Phew well thanks Mandy & Dave the annual Global Get Together Rally (that was the subs rally last year) will be held at Lickhill Manor this year in August.
The first 60 on the list will have one nights camping free as long as you are a subscriber.

We hope as many as possible can make it and its only £4pn so even if you don't get to be in the 1st 60 it's not an expensive weekend.

Jacquie


----------



## Snelly (Aug 20, 2005)

I'll have to book the time off, but we'll be there!


----------



## zulurita (May 9, 2005)

I think I have already put my name on the list for this one, must go and check.

Yep I did...........but how do I confirm booking if it's not a show rally. Do I make a booking with Lickhill Manor direct first and then click the link?


----------



## 88781 (May 9, 2005)

No need to do anything Rita, just turn up and pay on the day!


----------



## hippypair (May 1, 2005)

I see on the list of attendees some have a confirmed yes.How can I do this?
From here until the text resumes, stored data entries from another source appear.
This design comes from an exercise in tuning for small area on the open sky130 flow, not from production work.
The RTL was checked by simulation tests, not by an equivalence proof against the original design.
Power is estimated from default activity; no workload was simulated.

== old ==
## rv_exec_top
module rv_exec_top (
   input  logic                              i_clk,
   input  logic                              i_rst,
   input  logic                              i_valid,
   input  logic [rv_exec_pkg::XLEN-1:0]      i_inst,
   input  logic                              i_wr_en,
   input  logic [rv_exec_pkg::REG_AW-1:0]    i_wr_addr,
   input  logic [rv_exec_pkg::XLEN-1:0]      i_wr_data,
   output logic                              o_valid,
   output logic [rv_exec_pkg::XLEN-1:0]      o_result,
   output logic [rv_exec_pkg::REG_AW-1:0]    o_rd,
   output logic                              o_illegal
);
For scale: roughly 47000 sq um of cells after synthesis.
clock: 4.5 ns
lec_check: 0
cap_margin: 10
core_margin: 2
core_utilization: 30
cts_cluster_diameter: 80
cts_cluster_size: 30
setup_slack_margin: 0.25
slew_margin: 10
synth_hierarchical: 1
run.sh (not shown) runs the stock make flow with config.mk's settings and CLKGATE_MAP_FILE= SYNTH_SCRIPT=/design/flow/synth_recipe.tcl, a recipe that flattens the netlist after the stock synthesis.
Looking at the reports, old completed the entire flow and the layout it produced met the timing, DRC and antenna checks.
Edits applied to the flow inputs when going from old to new:
Settings: clearing CTS_CLUSTER_SIZE, which used to be 30; swapping 0.25 for 0.06 in SETUP_SLACK_MARGIN; clearing CTS_CLUSTER_DIAMETER, which used to be 80.
==> flow/flow/run.sh (new file) <==
#!/bin/bash
# The standard layout (standard.sh), run in two calls: first its synthesis,
# unchanged, then the rest of the flow with our own clock-tree options
# (sink clusters, and no dummy loads for balancing).
set -euo pipefail
here=$(pwd)
bash standard.sh synth > "$here/synth.log" 2>&1
export CTS_ARGS="-sink_clustering_enable -repair_clock_nets -dont_use_dummy_load -sink_clustering_size 30 -sink_clustering_max_diameter 80"
bash standard.sh > "$here/layout.log" 2>&1
==> flow/standard.sh (new file) <==
#!/bin/bash
# synth_recipe.tcl (not shown) runs the flow's synth.tcl, then flattens the netlist and writes it again
# the make line also repeats each setting of config.mk as NAME=value (left out here)
make -C /OpenROAD-flow-scripts/flow DESIGN_CONFIG=/design/flow/config.mk WORK_HOME=/design/flow/orfs CLKGATE_MAP_FILE= SYNTH_SCRIPT=/design/flow/synth_recipe.tcl "${@:-finish}"
removed: flow/run.sh
--- outcome ---
The final report for new shows a completed flow and a layout that fails verification, specifically setup timing.
Note that the detailed-route wire length recorded for new amounts to 0.930 times the value seen in old.
In new, minimum clock period after layout is higher than in old.
Compared new vs old, and layout-stage area growth over the synthesis result is down in new.
Looking at number of global-route vias before repair, new sits below old.
Going from old to new, maximum frequency decreased about 4.7%, area of placed instances decreased about 0.3%, worst clock skew on the final layout increased 55 ps, relative area of non-clock buffer cells in the final design decreased 0.71 points, count of clock-buffer cells in the layout decreased about 14%.
In new, the overall power came out 2.0% below the value in old.
new and old ended up with nearly the same combined flip-flop and latch cell area.

* * *

Setup of the baseline:
Starting RTL as in the previous note.
export LEC_CHECK = 0
export CAP_MARGIN = 10
export CORE_MARGIN = 2
export CORE_UTILIZATION = 30
export SETUP_SLACK_MARGIN = 0.1
export SLEW_MARGIN = 10
export SYNTH_HIERARCHICAL = 1
create_clock -name core_clock -period 4.5 [get_ports {i_clk}]
standard.sh (not shown) runs the stock make flow with config.mk's settings and CLKGATE_MAP_FILE= SYNTH_SCRIPT=/design/flow/synth_recipe.tcl, a recipe that flattens the netlist after the stock synthesis.
==> flow/flow/run.sh <==
#!/bin/bash
# The standard layout (standard.sh), run in two calls: first its synthesis,
# unchanged, then the rest of the flow with our own clock-tree options
# (sink clusters, and no dummy loads for balancing).
set -euo pipefail
here=$(pwd)
bash standard.sh synth > "$here/synth.log" 2>&1
export CTS_ARGS="-sink_clustering_enable -repair_clock_nets -dont_use_dummy_load -sink_clustering_size 30 -sink_clustering_max_diameter 80"
bash standard.sh > "$here/layout.log" 2>&1
The flow did not stop early for the baseline: all stages ran, and the layout cleared the timing, DRC and antenna checks.
Edits applied to the flow inputs when going from the baseline to the candidate:
Settings: CORE_UTILIZATION changed from 30 to 35.
==> summary.txt <==
Diff the baseline -> the candidate | post-layout minimum cycle time | decrease of 31 ps. Delta(sequential share of layout area, the candidate - the baseline) > 0. Diff the baseline and the candidate: worst supply voltage drop on vdd higher in the baseline. The candidate ended up with fewer standard cells than the baseline. Diff the baseline -> the candidate: core area shrank by 0.021 mm^2, worst setup slack climbed 31 ps, power lost 1.1%, reported max-cap violation count neither gained nor lost much, global-route usage increased by 4.5 points relative to the old numbers.

port drivers added, routing unchanged:
The flow's constraints put no driver on any port. The routed layouts listed below were extracted and timed again, unchanged, in two steps. Step 1, drivers: a clkbuf_16 drives i_clk and a buf_2 each remaining input, both assumed. Step 2 also shifts input and output timing later by t, the mid clock arrival at the registers, as if the neighbouring blocks saw the same clock. Three values: no drivers, after step 1, after step 2; two values: the first two.
| run | t (ns) | setup WS [ns] | clock arrival spread, ns | worst register clock-pin slew, ns | cell pins on the clock port's net |
|---|---|---|---|---|---|
| old | 0.756 | 0.153 / 0.153 / 0.153 | 0.063 / 0.062 | 0.12 / 0.12 | 1 |
| new | 0.763 | -0.062 / -0.062 / -0.062 | 0.103 / 0.103 | 0.12 / 0.12 | 1 |
| the baseline | 0.741 | 0.138 / 0.138 / 0.138 | 0.112 / 0.112 | 0.12 / 0.12 | 1 |
| the candidate | 0.760 | 0.168 / 0.168 / 0.168 | 0.095 / 0.095 | 0.12 / 0.12 | 1 |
I had previously said that I would be attending Mandy and Daves rally on this date,at this site.
regards Terry.


----------



## zulurita (May 9, 2005)

ok thanks,

So no need for me to change to confirmed status, you will do that for me/or not req.


----------



## 88781 (May 9, 2005)

yep will sort it for you Rita :wink:


----------



## LadyJ (May 9, 2005)

Rita and Terry I will confirm you both as attending.

Jacquie


----------



## zulurita (May 9, 2005)

Many many thanks  

It's in my diary  now. Just got to remember to come back from France :wink: Only joking, back in July. Next on the agenda to book with show organisers for the Malvern show then I'm all set, will do it before going on holiday.


----------



## LeoK (Apr 21, 2006)

*Lickhill Manor get together*

.
"**** Expletives deleted ****

With much regret, won't be able to make this one due to conflicting booking.

We just know that you will all enjoy it immensely.

Have fun for us too.


----------



## sallytrafic (Jan 17, 2006)

I'm booked (provisional) for this rally but have decided not to come as it will be too stressful for our dogs, one or two dogs ok 100's of labs I don't think so. One of our dogs wasn't socialised as a puppy.


So how do I go about removing my name from the list and freeing it up for someone else?

Regards Frank


----------



## cobaltkoala (Sep 11, 2006)

*CONFIRMING!*

We cant find our confirming link E-Mail.
We thought we had confirmed. DOH!
Can someone with the technology please change us to Confirmed.

many thanks


----------



## artona (Jan 19, 2006)

Hi Frank

Confirm this with Nuke but I think that although there will be some camping a lot of the labs will be day visitors on the Saturday only


stew


----------



## Frantone (Sep 6, 2006)

*Annual do*

Hi Mandy & Dave

Can we attend the annual do for just the Saturday night?
If so we will confirm.
Tony & Frances


----------



## 88870 (May 10, 2005)

Bit of a bummer if you are allergic to dogs eh! 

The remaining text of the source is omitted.